Anyway, my dr. said that unexplained shortness of breath is a weird post-Covid symptom. Then she noticed a large nodule on my thyroid and recommended I get an ultrasound on it. She also prescribed me an inhaler.
I figured out that when I can breath through my nose, I do much better and the shortness of breath isn’t nearly as bad. So I tried to do a saline nasal rinse and saltwater throat gargle, and, long story short, I threw up. Like, a lot. I know I can’t gargle saltwater, but I thought I could try mind over matter.
After that I couldn’t catch my breath for the rest of the night. I have had mild anxiety for years, but never to the extent that I couldn’t breath. It was scary and uncomfortable and all I could think about. I was awake till 3am that night.
The next day was Carolee’s funeral, and I was going to speak on the healing power of the atonement, but I was still feeling so awful. I took my inhaler that morning, but that made me shaky and cold. Sitting in the chapel I really couldn’t breath. I had Matt come walk with me outside to try to calm down.
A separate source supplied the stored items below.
<file path="src/rtl/uart_tx_fifo_if.sv">
// uart_tx_fifo_if - byte-strobe ingress bundle for the UART transmitter.
// The upstream stage (master) drives a one-cycle strobe with its byte, and
// observes the FIFO-full level and the sticky overflow flag returned by the
// transmitter (slave).
interface uart_tx_fifo_if;
  logic       i_data_avail;
  logic [7:0] i_data_byte;
  logic       o_fifo_full;
  logic       o_overflow;

  modport master (
    output i_data_avail,
    output i_data_byte,
    input  o_fifo_full,
    input  o_overflow
  );

  modport slave (
    input  i_data_avail,
    input  i_data_byte,
    output o_fifo_full,
    output o_overflow
  );
endinterface

</file>
<file path="src/rtl/uart_tx_fifo.sv">
// uart_tx_fifo - byte FIFO feeding an 8N1 UART serializer.
// Bytes arrive as single-cycle strobes on the interface and queue in a
// FIFO_DEPTH-entry buffer. The FSM pops one byte per frame and drives the
// TX pin. The pin, the active flag and the done pulse are all registered,
// so the line lags the FSM state by one clock.
// Optional build macro: UART_TX_PARITY_EN adds an even-parity bit between
// the last data bit and the stop bit (11-bit frame).
//
// state   | meaning
// --------+---------------------------------------------------------
// IDLE    | line high; pops the FIFO head when one is present
// START   | start bit (low) for one bit time
// DATA    | data bits 0..7, LSB first, one bit time each
// PARITY  | even parity of the data byte (UART_TX_PARITY_EN only)
// STOP    | stop bit (high); done pulse on its final clock
module uart_tx_fifo #(
  parameter int CLKS_PER_BIT = 87,
  parameter int FIFO_DEPTH   = 16
) (
  input  logic            clock,
  input  logic            reset_n,
  uart_tx_fifo_if.slave   bus,
  output logic            o_tx_serial,
  output logic            o_tx_active,
  output logic            o_tx_done
);

  localparam int CNT_W  = (CLKS_PER_BIT > 1) ? $clog2(CLKS_PER_BIT) : 1;
  localparam int PTR_W  = (FIFO_DEPTH > 1) ? $clog2(FIFO_DEPTH) : 1;
  localparam int FILL_W = PTR_W + 1;

  localparam logic [CNT_W-1:0]  BIT_LAST  = CNT_W'(CLKS_PER_BIT - 1);
  localparam logic [FILL_W-1:0] FILL_FULL = FILL_W'(FIFO_DEPTH);

  typedef enum logic [2:0] {
    ST_IDLE,
    ST_START,
    ST_DATA,
`ifdef UART_TX_PARITY_EN
    ST_PARITY,
`endif
    ST_STOP
  } state_e;

  // FIFO storage and bookkeeping
  logic [7:0]        mem_q [FIFO_DEPTH];
  logic [PTR_W-1:0]  wr_ptr_q, wr_ptr_d;
  logic [PTR_W-1:0]  rd_ptr_q, rd_ptr_d;
  logic [FILL_W-1:0] fill_q, fill_d;
  logic              overflow_q, overflow_d;
  logic              fifo_full;
  logic              fifo_empty;
  logic              wr_en;
  logic              pop;

  // serializer
  state_e            state_q, state_d;
  logic [CNT_W-1:0]  bit_cnt_q, bit_cnt_d;
  logic [2:0]        bit_idx_q, bit_idx_d;
  logic [7:0]        shift_q, shift_d;
  logic              bit_end;

  // registered pin-side outputs
  logic              tx_serial_q, tx_serial_d;
  logic              tx_active_q, tx_active_d;
  logic              tx_done_q, tx_done_d;

  assign fifo_full  = (fill_q == FILL_FULL);
  assign fifo_empty = (fill_q == '0);
  assign bit_end    = (bit_cnt_q == BIT_LAST);

  assign bus.o_fifo_full = fifo_full;
  assign bus.o_overflow  = overflow_q;
  assign o_tx_serial     = tx_serial_q;
  assign o_tx_active     = tx_active_q;
  assign o_tx_done       = tx_done_q;

  // FIFO next-state: the full check uses the registered level, so a pop on
  // the same edge never makes room for a strobe that arrived while full.
  always_comb begin
    wr_en      = bus.i_data_avail && !fifo_full;
    wr_ptr_d   = wr_ptr_q;
    rd_ptr_d   = rd_ptr_q;
    fill_d     = fill_q;
    overflow_d = overflow_q | (bus.i_data_avail & fifo_full);
    if (wr_en) begin
      wr_ptr_d = wr_ptr_q + PTR_W'(1);
    end
    if (pop) begin
      rd_ptr_d = rd_ptr_q + PTR_W'(1);
    end
    case ({wr_en, pop})
      2'b10:   fill_d = fill_q + FILL_W'(1);
      2'b01:   fill_d = fill_q - FILL_W'(1);
      default: fill_d = fill_q;
    endcase
  end

  // FIFO data array; contents are don't-care until written, so no reset
  always_ff @(posedge clock) begin
    if (wr_en) begin
      mem_q[wr_ptr_q] <= bus.i_data_byte;
    end
  end

  // FIFO pointer, fill level and sticky overflow registers
  always_ff @(posedge clock or negedge reset_n) begin
    if (!reset_n) begin
      wr_ptr_q   <= '0;
      rd_ptr_q   <= '0;
      fill_q     <= '0;
      overflow_q <= 1'b0;
    end else begin
      wr_ptr_q   <= wr_ptr_d;
      rd_ptr_q   <= rd_ptr_d;
      fill_q     <= fill_d;
      overflow_q <= overflow_d;
    end
  end

  // FSM next-state: bit-time counter, bit index, shift register and pop
  always_comb begin
    state_d   = state_q;
    bit_cnt_d = bit_cnt_q;
    bit_idx_d = bit_idx_q;
    shift_d   = shift_q;
    pop       = 1'b0;
    case (state_q)
      ST_IDLE: begin
        bit_cnt_d = '0;
        bit_idx_d = '0;
        if (!fifo_empty) begin
          pop     = 1'b1;
          shift_d = mem_q[rd_ptr_q];
          state_d = ST_START;
        end
      end
      ST_START: begin
        if (bit_end) begin
          bit_cnt_d = '0;
          state_d   = ST_DATA;
        end else begin
          bit_cnt_d = bit_cnt_q + CNT_W'(1);
        end
      end
      ST_DATA: begin
        if (bit_end) begin
          bit_cnt_d = '0;
          if (bit_idx_q == 3'd7) begin
            bit_idx_d = '0;
`ifdef UART_TX_PARITY_EN
            state_d   = ST_PARITY;
`else
            state_d   = ST_STOP;
`endif
          end else begin
            bit_idx_d = bit_idx_q + 3'd1;
          end
        end else begin
          bit_cnt_d = bit_cnt_q + CNT_W'(1);
        end
      end
`ifdef UART_TX_PARITY_EN
      ST_PARITY: begin
        if (bit_end) begin
          bit_cnt_d = '0;
          state_d   = ST_STOP;
        end else begin
          bit_cnt_d = bit_cnt_q + CNT_W'(1);
        end
      end
`endif
      ST_STOP: begin
        if (bit_end) begin
          bit_cnt_d = '0;
          state_d   = ST_IDLE;
        end else begin
          bit_cnt_d = bit_cnt_q + CNT_W'(1);
        end
      end
      default: begin
        bit_cnt_d = '0;
        bit_idx_d = '0;
        state_d   = ST_IDLE;
      end
    endcase
  end

  // pin-side outputs decoded from the current state, then registered
  always_comb begin
    tx_serial_d = 1'b1;
    tx_active_d = (state_q != ST_IDLE);
    tx_done_d   = (state_q == ST_STOP) && bit_end;
    case (state_q)
      ST_START:  tx_serial_d = 1'b0;
      ST_DATA:   tx_serial_d = shift_q[bit_idx_q];
`ifdef UART_TX_PARITY_EN
      ST_PARITY: tx_serial_d = ^shift_q;
`endif
      default:   tx_serial_d = 1'b1;
    endcase
  end

  // FSM and output registers; reset forces the line high at once
  always_ff @(posedge clock or negedge reset_n) begin
    if (!reset_n) begin
      state_q     <= ST_IDLE;
      bit_cnt_q   <= '0;
      bit_idx_q   <= '0;
      shift_q     <= '0;
      tx_serial_q <= 1'b1;
      tx_active_q <= 1'b0;
      tx_done_q   <= 1'b0;
    end else begin
      state_q     <= state_d;
      bit_cnt_q   <= bit_cnt_d;
      bit_idx_q   <= bit_idx_d;
      shift_q     <= shift_d;
      tx_serial_q <= tx_serial_d;
      tx_active_q <= tx_active_d;
      tx_done_q   <= tx_done_d;
    end
  end

endmodule

</file>
<file path="src/flat_wrapper.sv">
// flat-port wrapper written by rule: the top's interface ports become plain ports
module uart_tx_fifo_flat 
#(
  parameter int CLKS_PER_BIT = 87,
  parameter int FIFO_DEPTH   = 16
)
  (clock, reset_n, o_tx_serial, o_tx_active, o_tx_done, bus_i_data_avail, bus_i_data_byte, bus_o_fifo_full, bus_o_overflow);
  uart_tx_fifo_if bus_i ();
  input  logic clock;
  input  logic reset_n;
  output logic o_tx_serial;
  output logic o_tx_active;
  output logic o_tx_done;
  input wire logic [$bits(bus_i.i_data_avail)-1:0] bus_i_data_avail;
  input wire logic [$bits(bus_i.i_data_byte)-1:0] bus_i_data_byte;
  output wire logic [$bits(bus_i.o_fifo_full)-1:0] bus_o_fifo_full;
  output wire logic [$bits(bus_i.o_overflow)-1:0] bus_o_overflow;
  assign bus_i.i_data_avail = bus_i_data_avail;
  assign bus_i.i_data_byte = bus_i_data_byte;
  assign bus_o_fifo_full = bus_i.o_fifo_full;
  assign bus_o_overflow = bus_i.o_overflow;
  uart_tx_fifo #(.CLKS_PER_BIT(CLKS_PER_BIT), .FIFO_DEPTH(FIFO_DEPTH)) u_core (.clock(clock), .reset_n(reset_n), .bus(bus_i), .o_tx_serial(o_tx_serial), .o_tx_active(o_tx_active), .o_tx_done(o_tx_done));
endmodule
</file>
I even had him read over my talk in case I couldn’t speak. I managed to speak, but it wasn’t my greatest showing. I love Carolee so much and I still kind of feel like I couldn’t properly grieve her because of how awful I was feeling. But then I also think she doesn’t want all of us grieving for her, so then I feel better.
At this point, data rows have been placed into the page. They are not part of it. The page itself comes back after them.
`config.mk`:
```
export PLATFORM = sky130hd
export DESIGN_NAME = ts_report_packer
export DESIGN_NICKNAME = d
export VERILOG_FILES = /design/src/rtl/tsr_pkg.sv /design/src/rtl/tsr_sync_fifo.sv /design/src/rtl/ts_report_packer.sv
export SDC_FILE = /design/constraint.sdc
export NUM_CORES = 1
export LEC_CHECK = 0
export CAP_MARGIN = 10
export CORE_ASPECT_RATIO = 1.75
export CORE_UTILIZATION = 45
export DETAILED_ROUTE_END_ITERATION = 12
export HOLD_SLACK_MARGIN = 0.12
export PLACE_DENSITY_LB_ADDON = 0.05
export SLEW_MARGIN = 40
export SYNTH_ARGS = -nofsm -noshare
export SYNTH_HDL_FRONTEND = slang
export SYNTH_SLANG_ARGS = --single-unit
```
`constraint.sdc`:
```
create_clock -name clk -period 6.75 [get_ports clk]
set_input_delay 1.35 -clock clk [delete_from_list [all_inputs] [get_ports clk]]
set_output_delay 1.35 -clock clk [all_outputs]
set_load 0.01 [all_outputs]
```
Anyway, since my dr checked my lungs and my oxygen saturation has always been good, I felt like maybe it was just really bad anxiety, I wasn’t sure what i was so anxious about, but since then I’ve been trying to be so calm and taking time to do calming activities like coloring, yoga, and walking. I set up an appt with our counselor and tried meditation, but I think mindfulness is more up my alley. I’ve learned a lot and am trying to keep the best parts in my life.
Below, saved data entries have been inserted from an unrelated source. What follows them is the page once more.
### src/rtl/lcd_nibble_controller_pkg.sv
// Shared definitions for the 4-bit HD44780 LCD sequencer: states, command codes,
// default 50 MHz timing and small helpers.
package lcd_nibble_controller_pkg;

    typedef enum logic [3:0] {
        ST_PWRUP,
        ST_INIT_SETUP,
        ST_INIT_EHI,
        ST_INIT_WAIT,
        ST_IDLE,
        ST_HI_SETUP,
        ST_HI_EHI,
        ST_GAP,
        ST_LO_SETUP,
        ST_LO_EHI,
        ST_POST_WAIT
    } lcd_state_e;

    localparam logic [7:0] CMD_CLEAR = 8'h01;
    localparam logic [7:0] CMD_HOME  = 8'h02;

    localparam int DEF_SETUP_CYC      = 2;
    localparam int DEF_E_HIGH_CYC     = 12;
    localparam int DEF_NIBBLE_GAP_CYC = 50;
    localparam int DEF_CMD_WAIT_CYC   = 2000;
    localparam int DEF_CLEAR_WAIT_CYC = 82000;
    localparam int DEF_INIT1_WAIT_CYC = 205000;
    localparam int DEF_INIT2_WAIT_CYC = 5000;
    localparam int DEF_POWERUP_CYC    = 750000;

    // Power-on nibble table {3,3,3,2}: three "8-bit mode" wakes, then switch to 4-bit.
    function automatic logic [3:0] init_nibble(input logic [1:0] idx);
        return (idx == 2'd3) ? 4'h2 : 4'h3;
    endfunction

    function automatic int max_int(input int x, input int y);
        return (x > y) ? x : y;
    endfunction

    // Clear and return-home take far longer than every other instruction.
    function automatic logic needs_long_wait(input logic rs, input logic [7:0] data);
        return !rs && ((data == CMD_CLEAR) || (data[7:1] == CMD_HOME[7:1]));
    endfunction

endpackage

### src/rtl/lcd_nibble_controller_delay_timer.sv
// Shared wait timer: a down-counter that loads on request and flags done at zero.
module lcd_nibble_controller_delay_timer #(
    parameter int               CNT_W   = 20,
    parameter logic [CNT_W-1:0] RST_VAL = '0
) (
    input  logic             clk_i,
    input  logic             rst_i,
    input  logic             load_i,
    input  logic [CNT_W-1:0] load_val_i,
    output logic             done_o
);

    logic [CNT_W-1:0] count_q;
    logic [CNT_W-1:0] count_d;

    // Holds at zero rather than wrapping; a fresh load restarts it.
    always_comb begin
        count_d = count_q;
        if (load_i) begin
            count_d = load_val_i;
        end else if (count_q != '0) begin
            count_d = count_q - CNT_W'(1);
        end
    end

    always_ff @(posedge clk_i or posedge rst_i) begin
        if (rst_i) begin
            count_q <= RST_VAL;
        end else begin
            count_q <= count_d;
        end
    end

    assign done_o = (count_q == '0);

endmodule

### src/rtl/lcd_nibble_controller.sv
// HD44780 4-bit bus sequencer: power-on init, then byte writes as two timed nibbles
// behind a valid/ready handshake. Write-only, all LCD pins registered.
//
// state      | meaning
// PWRUP      | power-up delay after reset release
// INIT_SETUP | init nibble on bus, e low
// INIT_EHI   | init nibble strobed, e high
// INIT_WAIT  | post-init-nibble delay (table-selected length)
// IDLE       | req_ready high, waiting for a byte
// HI_SETUP   | upper nibble on bus, e low
// HI_EHI     | upper nibble strobed
// GAP        | e low between nibbles
// LO_SETUP   | lower nibble on bus, e low
// LO_EHI     | lower nibble strobed
// POST_WAIT  | instruction execution time
module lcd_nibble_controller
    import lcd_nibble_controller_pkg::*;
#(
    parameter int SETUP_CYC      = DEF_SETUP_CYC,
    parameter int E_HIGH_CYC     = DEF_E_HIGH_CYC,
    parameter int NIBBLE_GAP_CYC = DEF_NIBBLE_GAP_CYC,
    parameter int CMD_WAIT_CYC   = DEF_CMD_WAIT_CYC,
    parameter int CLEAR_WAIT_CYC = DEF_CLEAR_WAIT_CYC,
    parameter int INIT1_WAIT_CYC = DEF_INIT1_WAIT_CYC,
    parameter int INIT2_WAIT_CYC = DEF_INIT2_WAIT_CYC,
    parameter int POWERUP_CYC    = DEF_POWERUP_CYC
) (
    input  logic       Clock,
    input  logic       Resetbtn,
    input  logic       req_valid,
    input  logic       req_rs,
    input  logic [7:0] req_data,
    output logic       req_ready,
    output logic       init_done,
    output logic       sf_e,
    output logic       e,
    output logic       rs,
    output logic       rw,
    output logic       d,
    output logic       c,
    output logic       b,
    output logic       a
);

    localparam int MAX_CYC = max_int(
        max_int(max_int(SETUP_CYC, E_HIGH_CYC), max_int(NIBBLE_GAP_CYC, CMD_WAIT_CYC)),
        max_int(max_int(CLEAR_WAIT_CYC, INIT1_WAIT_CYC), max_int(INIT2_WAIT_CYC, POWERUP_CYC)));
    localparam int CNT_W = $clog2(MAX_CYC + 1);

    typedef logic [CNT_W-1:0] cnt_t;

    // A state lasts (load + 1) cycles; zero or negative lengths collapse to one cycle.
    function automatic cnt_t len_to_load(input int n);
        return (n > 0) ? cnt_t'(n - 1) : '0;
    endfunction

    // Setup phases run SETUP_CYC+1 cycles, so e rises SETUP_CYC+1 after the bus changes.
    localparam cnt_t LD_SETUP = cnt_t'(SETUP_CYC);
    localparam cnt_t LD_EHI   = len_to_load(E_HIGH_CYC);
    // The whole e-low span between nibbles is NIBBLE_GAP_CYC, lower-nibble setup included.
    localparam cnt_t LD_GAP   = len_to_load(NIBBLE_GAP_CYC - SETUP_CYC - 1);
    localparam cnt_t LD_CMD   = len_to_load(CMD_WAIT_CYC);
    localparam cnt_t LD_CLEAR = len_to_load(CLEAR_WAIT_CYC);
    localparam cnt_t LD_INIT1 = len_to_load(INIT1_WAIT_CYC);
    localparam cnt_t LD_INIT2 = len_to_load(INIT2_WAIT_CYC);
    localparam cnt_t LD_PWRUP = len_to_load(POWERUP_CYC);

    function automatic cnt_t init_wait_ld(input logic [1:0] idx);
        case (idx)
            2'd0:    return LD_INIT1;
            2'd1:    return LD_INIT2;
            default: return LD_CMD;
        endcase
    endfunction

    lcd_state_e  state_q;
    logic [1:0]  idx_q;
    logic        e_q;
    logic        rs_q;
    logic [3:0]  nib_q;
    logic        ready_q;
    logic        init_done_q;
    logic [7:0]  data_q;

    logic        tmr_load;
    cnt_t        tmr_val;
    logic        tmr_done;

    lcd_nibble_controller_delay_timer #(
        .CNT_W   (CNT_W),
        .RST_VAL (LD_PWRUP)
    ) u_timer (
        .clk_i      (Clock),
        .rst_i      (Resetbtn),
        .load_i     (tmr_load),
        .load_val_i (tmr_val),
        .done_o     (tmr_done)
    );

    // Timer reload mirrors every FSM transition below, loading the next state's length.
    always_comb begin
        tmr_load = 1'b0;
        tmr_val  = '0;
        case (state_q)
            ST_PWRUP, ST_GAP: begin
                tmr_load = tmr_done;
                tmr_val  = LD_SETUP;
            end
            ST_INIT_SETUP, ST_HI_SETUP, ST_LO_SETUP: begin
                tmr_load = tmr_done;
                tmr_val  = LD_EHI;
            end
            ST_INIT_EHI: begin
                tmr_load = tmr_done;
                tmr_val  = init_wait_ld(idx_q);
            end
            ST_INIT_WAIT: begin
                tmr_load = tmr_done && (idx_q != 2'd3);
                tmr_val  = LD_SETUP;
            end
            ST_IDLE: begin
                tmr_load = req_valid && ready_q;
                tmr_val  = LD_SETUP;
            end
            ST_HI_EHI: begin
                tmr_load = tmr_done;
                tmr_val  = LD_GAP;
            end
            ST_LO_EHI: begin
                tmr_load = tmr_done;
                tmr_val  = needs_long_wait(rs_q, data_q) ? LD_CLEAR : LD_CMD;
            end
            default: begin
                tmr_load = 1'b0;
                tmr_val  = '0;
            end
        endcase
    end

    always_ff @(posedge Clock or posedge Resetbtn) begin
        if (Resetbtn) begin
            state_q     <= ST_PWRUP;
            idx_q       <= 2'd0;
            e_q         <= 1'b0;
            rs_q        <= 1'b0;
            nib_q       <= 4'h0;
            ready_q     <= 1'b0;
            init_done_q <= 1'b0;
            data_q      <= 8'h00;
        end else begin
            case (state_q)
                ST_PWRUP: if (tmr_done) begin
                    state_q <= ST_INIT_SETUP;
                    rs_q    <= 1'b0;
                    nib_q   <= init_nibble(idx_q);
                end
                ST_INIT_SETUP: if (tmr_done) begin
                    state_q <= ST_INIT_EHI;
                    e_q     <= 1'b1;
                end
                ST_INIT_EHI: if (tmr_done) begin
                    state_q <= ST_INIT_WAIT;
                    e_q     <= 1'b0;
                end
                ST_INIT_WAIT: if (tmr_done) begin
                    if (idx_q == 2'd3) begin
                        state_q     <= ST_IDLE;
                        ready_q     <= 1'b1;
                        init_done_q <= 1'b1;
                    end else begin
                        state_q <= ST_INIT_SETUP;
                        idx_q   <= idx_q + 2'd1;
                        nib_q   <= init_nibble(idx_q + 2'd1);
                    end
                end
                ST_IDLE: if (req_valid && ready_q) begin
                    state_q <= ST_HI_SETUP;
                    ready_q <= 1'b0;
                    data_q  <= req_data;
                    rs_q    <= req_rs;
                    nib_q   <= req_data[7:4];
                end
                ST_HI_SETUP: if (tmr_done) begin
                    state_q <= ST_HI_EHI;
                    e_q     <= 1'b1;
                end
                ST_HI_EHI: if (tmr_done) begin
                    state_q <= ST_GAP;
                    e_q     <= 1'b0;
                end
                ST_GAP: if (tmr_done) begin
                    state_q <= ST_LO_SETUP;
                    nib_q   <= data_q[3:0];
                end
                ST_LO_SETUP: if (tmr_done) begin
                    state_q <= ST_LO_EHI;
                    e_q     <= 1'b1;
                end
                ST_LO_EHI: if (tmr_done) begin
                    state_q <= ST_POST_WAIT;
                    e_q     <= 1'b0;
                end
                ST_POST_WAIT: if (tmr_done) begin
                    state_q <= ST_IDLE;
                    ready_q <= 1'b1;
                end
                default: begin
                    state_q <= ST_PWRUP;
                    e_q     <= 1'b0;
                    ready_q <= 1'b0;
                end
            endcase
        end
    end

    assign sf_e         = 1'b1;
    assign rw           = 1'b0;
    assign e            = e_q;
    assign rs           = rs_q;
    assign {d, c, b, a} = nib_q;
    assign req_ready    = ready_q;
    assign init_done    = init_done_q;

endmodule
So more long story long, after the funeral I got a telehealth appt and got an anti anxiety medicine. And then I slept till that 9 that night. Then I was up all night again struggling to breath and trying not to freak out.
Matt and I talked and prayed and that next morning he took me to the ER. I had spent a lot of hours thinking and by that point I was pretty sure the problems breathing were because of my thyroid. That made me feel better to have it probably caused by something that was not just a weird unpredictable and unexplained Covid symptom. I do feel like the covid infection caused the nodules to grow exponentially though. I don’t have anything to base that off of, but that’s my theory. It feels like I’m being strangled all the time. I went to the Er so they could run all the tests and I wouldn’t have to wait weeks and weeks, because I couldn’t really function.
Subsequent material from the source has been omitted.